Diversi giornali al mondo – ancora troppo pochi in Italia – hanno poi una sezione ad hoc dedicata al fact-checking: LaVoce.info o Open ad esempio consentono di leggere articoli di debunking appositamente redatti, che verificano i fatti di politica, scienza e attualità e smentiscono le notizie false che circolano in rete.
Per quanto ci sia evidenza che i fact-check tendono a diffondersi più lentamente sui social rispetto alla disinformazione, in rete trovate anche diversi siti specializzati nel debunking, oltre a Wikipedia che aiuta sempre a orientarsi e che pubblicato una lista di siti di fake news sempre aggiornata:
- International Fact-Checking Network
- Bufale.net
- Butac.it
- Factcheckers.it
- Factcheck.org
- Snopes.org
- PolitiFact.com per la politica.
Qui qualche programma utile:
- gli strumenti di Google per il fact-checking
- Fullfact
- BS Detector
- researchgate.net
- academia.edu
- TinEye per le immagini.
Prebunking
La nuova frontiera della lotta alla fake news si chiama prebunking, che Google ha deciso di sviluppare dopo aver visto risultati promettenti nell’Europa orientale. Google è pronta ad avviare una nuova campagna, inizialmente in Germania, che mira a rendere le persone più resistenti agli effetti corrosivi della disinformazione online, imparando a riconoscere le bufale prima.

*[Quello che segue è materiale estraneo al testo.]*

Context: an optimization exercise on an open-source flow, tuned for small area, a short achievable clock period and few clock cycles. The choices shown serve that exercise and are no tape-out recipe. Only simulation tests tie the RTL to the original design; equivalence was not proved. Power figures rest on the tool's default switching activity, not on a simulated workload.

==> indigo <==
// bse_keybuild
module bse_keybuild (
    input  wire       clk,
    input  wire       rst,
    input  wire       in_valid,
    output wire       in_ready,
    input  wire [7:0] in_data,
    input  wire       in_last,
    input  wire [7:0] tf_num,
    input  wire [7:0] tf_den,
    output wire       out_valid,
    input  wire       out_ready,
    output wire [7:0] out_data,
    output wire       out_last
);
==> flow/config.mk <==
export PLATFORM = sky130hd
export DESIGN_NAME = bse_keybuild
export DESIGN_NICKNAME = bse_keybuild
export VERILOG_FILES = /design/flow/design.v
export SDC_FILE = /design/flow/constraint.sdc
export NUM_CORES = 8
export LEC_CHECK = 0
export ABC_CLOCK_PERIOD_IN_PS = 3500
export CAP_MARGIN = 20
export CORE_MARGIN = 2
export CORE_UTILIZATION = 50
export PLACE_DENSITY = 0.6
export SETUP_SLACK_MARGIN = 5
export SLEW_MARGIN = 20
==> flow/constraint.sdc <==
create_clock -name core_clock -period 11.0 [get_ports {clk}]
set_input_delay 2.2000 -clock core_clock [delete_from_list [all_inputs] [get_ports {clk}]]
set_output_delay 2.2000 -clock core_clock [all_outputs]
set_load 0.01 [all_outputs]
run.sh (not shown) runs the stock make flow with config.mk's settings and CLKGATE_MAP_FILE= SYNTH_SCRIPT=/design/flow/synth_recipe.tcl, a recipe that flattens the netlist after the stock synthesis.
==> inputs of harbor, as changes to indigo <==
--- a/flow/design.v
+++ b/flow/design.v
@@ -72,37 +72,37 @@
     wire [255:0] wrapv;          
     reg  [7:0]  sel;             
     wire [7:0]  sel_d;           
     reg         srch_busy;
     reg  [7:0]  lvl;             
     wire        any_hit = |t0;
     reg         any_r, step_r;
-    reg  [7:0]  sel_r;
     reg         q_init;          
     reg         q_all;
     reg         init_lvl;        
     reg         clr_r;           
     reg         f_clr;           
     reg         c_kill;          
     reg         q_kill;          
     wire        q_srch = srch_busy && any_hit;
-    wire        tclr   = rst || clr_r;
+    reg         rst_r;           
+    wire        tclr   = rst_r || clr_r;
     wire [15:0] pk_hi;           
     wire [255:0] pk_lb;          
     wire [15:0] pk_hie = pk_hi & {16{pk_en}};
     generate
         for (g = 0; g < 256; g = g + 1) begin : g_tab
             reg [7:0]  f;
             reg        c;
             reg        q;
             reg        fb;       
             wire       d = pre_hi[g >> 4] & pre_lo[g & 15];
             wire       e = (pk_hie[g >> 4] & pk_lb[g]) | (tag_hi[g >> 4] & tag_lo[g & 15]);
             always @(posedge clk) begin
-                if (rst || (f_clr && e))
+                if (rst_r || (f_clr && e))
                     f <= 8'd0;
                 else
                     f <= f + {7'd0, d};
             end
             always @(posedge clk) begin
                 fb <= |(f & sel_d);
             end
@@ -116,16 +116,25 @@
             assign cmask[g] = c;
             assign qmask[g] = q;
             assign t0[g]    = q & fb;
             assign dec[g]   = d;
             assign wrapv[g] = d & (&f);
         end
     endgenerate
-    wire newval = |(dec & ~cmask);
-    wire wrap   = |wrapv;
+    wire [15:0] newg, wrapg;
+    generate
+        for (g = 0; g < 16; g = g + 1) begin : g_nw
+            assign newg[g]  = |(dec[16*g +: 16] & ~cmask[16*g +: 16]);
+            assign wrapg[g] = |wrapv[16*g +: 16];
+        end
+    endgenerate
+    reg  [15:0] newg_r, wrapg_r;
+    reg         hit1;            
+    reg  [7:0]  wtag1;
+    reg         m1;              
     wire [15:0]  gor;            
     wire [15:0]  gmul;           
     wire [3:0]   gidx [0:15];    
     generate
         for (g = 0; g < 16; g = g + 1) begin : g_grp
             wire [15:0] x = qmask[16*g +: 16];
             wire [15:0] below;   
@@ -157,15 +166,15 @@
                 assign gbelow[g] = 1'b0;
             end else begin : g_gbn
                 assign gbelow[g] = |gor[g-1:0];
             end
         end
     endgenerate
     assign pk_hi = gor & ~gbelow;
-    wire       single = ((gor & gbelow) == 16'd0) && ((gmul & pk_hi) == 16'd0);
+    wire       single = !(|(gor & gbelow)) && !(|gmul);
     reg  [7:0] pidx;
     integer b;
     always @(*) begin
         pidx = 8'd0;
         for (b = 0; b < 16; b = b + 1)
             if (pk_hi[b]) pidx = pidx | {b[3:0], gidx[b]};
     end
@@ -175,24 +184,27 @@
         begin
             msb8 = 8'd1;
             for (j = 0; j < 8; j = j + 1)
                 if (x[j]) msb8 = 8'd1 << j;
         end
     endfunction
     wire [7:0] sel_total = (total[11:8] != 4'd0) ? 8'h80 : msb8(total[7:0]);
-    assign sel_d = q_init ? (init_lvl ? msb8(lvl) : sel_total) :
-                   srch_busy ? (sel >> 1) : sel;
+    reg        one_r;            
+    reg  [7:0] stop_sel;
+    wire       stop2 = srch_busy && one_r && (ph == PH_P2);
+    assign sel_d = q_init ? (init_lvl ? ((lvl != 8'd0) ? msb8(lvl) : stop_sel) : sel_total) :
+                   stop2 ? 8'd0 : srch_busy ? (sel >> 1) : sel;
     function [15:0] onehot16;
         input [3:0] x;
         begin
             onehot16 = 16'd1 << x;
         end
     endfunction
-    reg  [19:0] nt;              
     reg  [3:0]  nt_k;
+    reg  [7:0]  nsh;             
     reg         nt_ok;
     reg  [19:0] ld;              
     reg  [3:0]  sd_k;
     reg  [11:0] sd_c;
     reg  [20:0] rem;
     reg         ge_r;            
     wire [20:0] rem_n = rem - {1'b0, ld};
@@ -249,125 +261,138 @@
     reg  [8:0]  fq [0:FQ-1];     
     reg  [2:0]  fq_n;
     reg  [1:0]  fq_rp, fq_wp;
     wire        fq_pop;
     wire [8:0]  fq_head = fq[fq_rp];
     reg         ep_v;
     reg         ep_slot;
-    reg  [7:0]  ep_tag;
     reg         ep_last;
     reg  [7:0]  pidx_r;
-    wire [7:0]  ep_val = ep_slot ? ep_tag : pidx_r;
+    wire [7:0]  ep_val = ep_slot ? stag : pidx_r;
     wire        fq_push = ep_v;
     wire [8:0]  fq_in   = {ep_last, ep_val};
     reg  [2:0]  sh;              
     reg         key_pend;        
     reg         key_busy;        
-    wire        room = ({1'b0, fq_n} + {3'd0, ep_v} < FQ);
+    reg         room;
     wire p1_pick  = is_p1 && (sub == SU_PICK) && nt_ok && !ge;
     wire p1_sapp  = is_p1 && (sub == SU_SAPP) && nt_ok && !ge;
     wire p2_pick  = (ph == PH_P2) && (sub == SU_PICK) && room;
     wire p2_sapp  = (ph == PH_P2) && (sub == SU_SAPP) && room;
     wire p2_done  = (ph == PH_P2) && (sub == SU_KICK) && all_picked && !ep_v && sh[2] &&
                     !key_pend;
     always @(*) begin
         f_clr  = p2_pick || p2_sapp;
         c_kill = p1_pick || p1_sapp;
         q_kill = p1_pick || p2_pick;
     end
     always @(posedge clk) begin
         byte_r <= in_data;
-        wtag_r <= byte_r;
         if (fire && in_last) begin
             num_r <= tf_num;
             den_r <= tf_den;
         end
         q_init   <= 1'b0;
         q_all    <= 1'b0;
+        rst_r    <= rst;
         init_lvl <= 1'b0;
         clr_r    <= 1'b0;
         if (rst) begin
             ph         <= PH_IN;
             sub        <= SU_SRCH;
             is_p1      <= 1'b0;
             pk_en      <= 1'b0;
-            in_ready_r <= 1'b1;
+            in_ready_r <= 1'b0;      
             vld_r      <= 1'b0;
             pre_hi     <= 16'd0;
             pre_lo     <= 16'd0;
             tag_hi     <= 16'd0;
             tag_lo     <= 16'd0;
             total      <= 12'd0;
             m_cnt      <= 9'd0;
             newval_r   <= 1'b0;
+            newg_r     <= 16'd0;
+            wrapg_r    <= 16'd0;
             wrap_r     <= 1'b0;
             sv         <= 15'd0;
             sdn        <= 15'd0;
             nsl        <= 4'd0;
             srch_busy  <= 1'b0;
             sel        <= 8'd0;
             lvl        <= 8'd0;
             nt_ok      <= 1'b0;
             nt_k       <= 4'd0;
             sd_k       <= 4'd0;
             pcnt       <= 9'd0;
             ep_v       <= 1'b0;
+            room       <= 1'b1;
             all_picked <= 1'b0;
         end else begin
             vld_r <= fire;
+            if (rst_r)
+                in_ready_r <= 1'b1;
             if (fire && in_last)
                 in_ready_r <= 1'b0;
             pre_hi <= fire ? onehot16(in_data[7:4]) : 16'd0;
             pre_lo <= fire ? onehot16(in_data[3:0]) : 16'd0;
             if (is_p1 && sub == SU_SMUL && sd_k == 4'd0) begin
                 tag_hi <= onehot16(stag[7:4]);
                 tag_lo <= onehot16(stag[3:0]);
             end else if (ph == PH_P2 && sub == SU_SCMP) begin
                 tag_hi <= onehot16(sbest_tag[7:4]);
                 tag_lo <= onehot16(sbest_tag[3:0]);
             end else if (!(sub == SU_SAPP && (is_p1 || ph == PH_P2)) || p1_sapp || p2_sapp) begin
                 tag_hi <= 16'd0;
                 tag_lo <= 16'd0;
             end
-            newval_r <= vld_r && newval;
+            newg_r   <= newg;
+            newval_r <= |newg_r;
             if (newval_r)
                 m_cnt <= m_cnt + 9'd1;
             if (vld_r)
                 total <= total + 12'd1;
-            wrap_r <= wrap && !hit;
+            wrapg_r <= wrapg;
+            hit1    <= hit;
+            wtag1   <= byte_r;
+            wrap_r  <= (|wrapg_r) && !hit1;
+            wtag_r  <= wtag1;
+            m1      <= vld_r && (byte_r == wtag1);
             for (s = 0; s < 15; s = s + 1) begin
                 if (vld_r && shit[s])
                     sc[s] <= sc[s] + 12'd1;
             end
             if (wrap_r) begin
                 sv[sfree] <= 1'b1;
                 st[sfree] <= wtag_r;
-                sc[sfree] <= (vld_r && byte_r == wtag_r) ? 12'd257 : 12'd256;
+                sc[sfree] <= 12'd256 + {11'd0, m1} + {11'd0, vld_r && byte_r == wtag_r};
                 nsl       <= nsl + 4'd1;
             end
             sel    <= sel_d;
+            one_r  <= single && srch_busy && !q_init && !stop2;
+            if (q_init)
+                stop_sel <= 8'd0;
+            else if (stop2)
+                stop_sel <= sel;
             any_r  <= any_hit;
             step_r <= srch_busy && !q_init;
-            sel_r  <= sel;
             if (q_init) begin
                 srch_busy <= 1'b1;
                 lvl       <= 8'd0;
                 ld        <= 20'd0;
             end else begin
-                if (srch_busy && sel[0])
+                if (srch_busy && (sel[0] || stop2))
                     srch_busy <= 1'b0;
-                if (step_r) begin
-                    if (any_r)
-                        lvl <= lvl | sel_r;
+                if (srch_busy && any_hit)
+                    lvl <= lvl | sel;
+                if (step_r)
                     ld <= {ld[18:0], 1'b0} + (any_r ? {12'd0, den_r} : 20'd0);
-                end
             end
             if (nt_k != 4'd0) begin
-                nt   <= {nt[18:0], 1'b0} + (num_r[nt_k - 4'd1] ? {8'd0, total} : 20'd0);
-                rem  <= {1'b0, nt[18:0], 1'b0} + (num_r[nt_k - 4'd1] ? {9'd0, total} : 21'd0);
+                rem  <= {rem[19:0], 1'b0} + (nsh[7] ? {9'd0, total} : 21'd0);
+                nsh  <= {nsh[6:0], 1'b0};
                 nt_k <= nt_k - 4'd1;
                 if (nt_k == 4'd1)
                     nt_ok <= 1'b1;
             end
             if (sd_k != 4'd0) begin
                 ld   <= {ld[18:0], 1'b0} + (sd_c[11] ? {12'd0, den_r} : 20'd0);
                 sd_c <= {sd_c[10:0], 1'b0};
@@ -383,38 +408,39 @@
                     bs_v   <= 1'b1;
                     bs_cnt <= sr_c;
                     bs_tag <= sr_t;
                     bs_idx <= sr_i;
                 end
             end
             ep_v <= 1'b0;
+            room <= ({1'b0, fq_n} + {3'd0, ep_v} + {3'd0, p2_pick || p2_sapp} - {3'd0, fq_pop}) < FQ;
             if (p2_pick)
                 pidx_r <= pidx;
             if (p2_pick || p2_sapp) begin
                 ep_v       <= 1'b1;
                 ep_slot    <= p2_sapp;
-                ep_tag     <= stag;
                 ep_last    <= is_last;
                 pcnt       <= pcnt + 9'd1;
                 is_last    <= (pcnt + 9'd2 == m_cnt);
                 all_picked <= (pcnt + 9'd1 == m_cnt);
             end
             case (ph)
                 PH_IN: begin
                     if (vld_r && !in_ready_r)
                         ph <= PH_P1I;    
                 end
                 PH_P1I: begin
-                    if (!wrap_r) begin
+                    if (!wrap_r && wrapg_r == 16'd0) begin
                         ph     <= PH_P1;
                         is_p1  <= 1'b1;
                         ge_r   <= 1'b0;
                         rank   <= 9'd0;
-                        nt     <= 20'd0;
+                        rem    <= 21'd0;
                         nt_k   <= 4'd8;
+                        nsh    <= num_r;
                         nt_ok  <= 1'b0;
                         nleft  <= nsl;
                         sdn    <= 15'd0;
                         ss_i   <= 4'd0;
                         bs_v   <= 1'b0;
                         if (nsl != 4'd0) begin
                             sub <= SU_SCAN;
==> flow/flow/run.sh (new file) <==
#!/bin/bash
set -euo pipefail
MARGIN=${MARGIN:-7}
bash standard.sh synth > synth.log 2>&1
# the make call of standard.sh, with the margin changed
MAKECMD=$(grep '^make ' standard.sh | sed -e "s/SETUP_SLACK_MARGIN=[0-9.]*/SETUP_SLACK_MARGIN=${MARGIN}/" -e 's/"\${@:-finish}"/finish/')
eval "$MAKECMD" > layout.log 2>&1
# write the final DEF as standard.sh does
sed -n '/^if \[\[ -f/,/^fi/p' standard.sh > write_def.sh
bash write_def.sh > write_def.log 2>&1
test -f out/final.def
==> flow/standard.sh (new file) <==
#!/bin/bash
# synth_recipe.tcl (not shown) runs the flow's synth.tcl, then flattens the netlist and writes it again
# the make line also repeats each setting of config.mk as NAME=value (left out here)
make -C /OpenROAD-flow-scripts/flow DESIGN_CONFIG=/design/flow/config.mk WORK_HOME=/design/flow/orfs CLKGATE_MAP_FILE= SYNTH_SCRIPT=/design/flow/synth_recipe.tcl "${@:-finish}"
removed: flow/run.sh
==> inputs of yarrow, as changes to indigo <==
==> flow/flow/run.sh (new file) <==
#!/bin/bash
set -euo pipefail
MARGIN=${MARGIN:-7}
bash standard.sh synth > synth.log 2>&1
# the make call of standard.sh, with the margin changed
MAKECMD=$(grep '^make ' standard.sh | sed -e "s/SETUP_SLACK_MARGIN=[0-9.]*/SETUP_SLACK_MARGIN=${MARGIN}/" -e 's/"\${@:-finish}"/finish/')
eval "$MAKECMD" > layout.log 2>&1
# write the final DEF as standard.sh does
sed -n '/^if \[\[ -f/,/^fi/p' standard.sh > write_def.sh
bash write_def.sh > write_def.log 2>&1
test -f out/final.def
==> flow/standard.sh (new file) <==
#!/bin/bash
# synth_recipe.tcl (not shown) runs the flow's synth.tcl, then flattens the netlist and writes it again
# the make line also repeats each setting of config.mk as NAME=value (left out here)
make -C /OpenROAD-flow-scripts/flow DESIGN_CONFIG=/design/flow/config.mk WORK_HOME=/design/flow/orfs CLKGATE_MAP_FILE= SYNTH_SCRIPT=/design/flow/synth_recipe.tcl "${@:-finish}"
removed: flow/run.sh
==> results.txt <==
In total power, indigo and yarrow hardly differ.
Of harbor and yarrow, harbor has the higher sequential share of layout area (gap 0.95 points).
indigo finished clean. yarrow completed without violations. harbor finished with timing, DRC and antenna clean.
The highest design area belongs to yarrow, the lowest to indigo.
Fmax: harbor > yarrow > indigo.
First-iteration DRC count: indigo > yarrow > harbor.
Wire length, lowest first: harbor, indigo, yarrow.
Synthesized cell count: harbor is smaller than yarrow (about 1.3%).
In harbor the non-clock buffer count is lower than in indigo, by 2.
In synthesized area, yarrow and indigo do not differ.
Global-route usage, lowest first: harbor, indigo, yarrow.
Testbench counts of indigo, summed over its fixed seeds: cycles 81,769.
Testbench counts of harbor, summed over its fixed seeds: cycles 80,885.
Testbench counts of yarrow, summed over its fixed seeds: cycles 81,769.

Il gigante della tecnologia prevede di pubblicare una serie di brevi video che evidenzino le tecniche comuni a molte affermazioni fuorvianti. I video appariranno come pubblicità su piattaforme come Facebook, YouTube o TikTok in Germania. Anche in India è in corso una campagna simile.
Prebunking è in pratica insegnare alle persone come individuare false affermazioni prima che le incontrino. La strategia sta guadagnando sostegno tra ricercatori e aziende tecnologiche.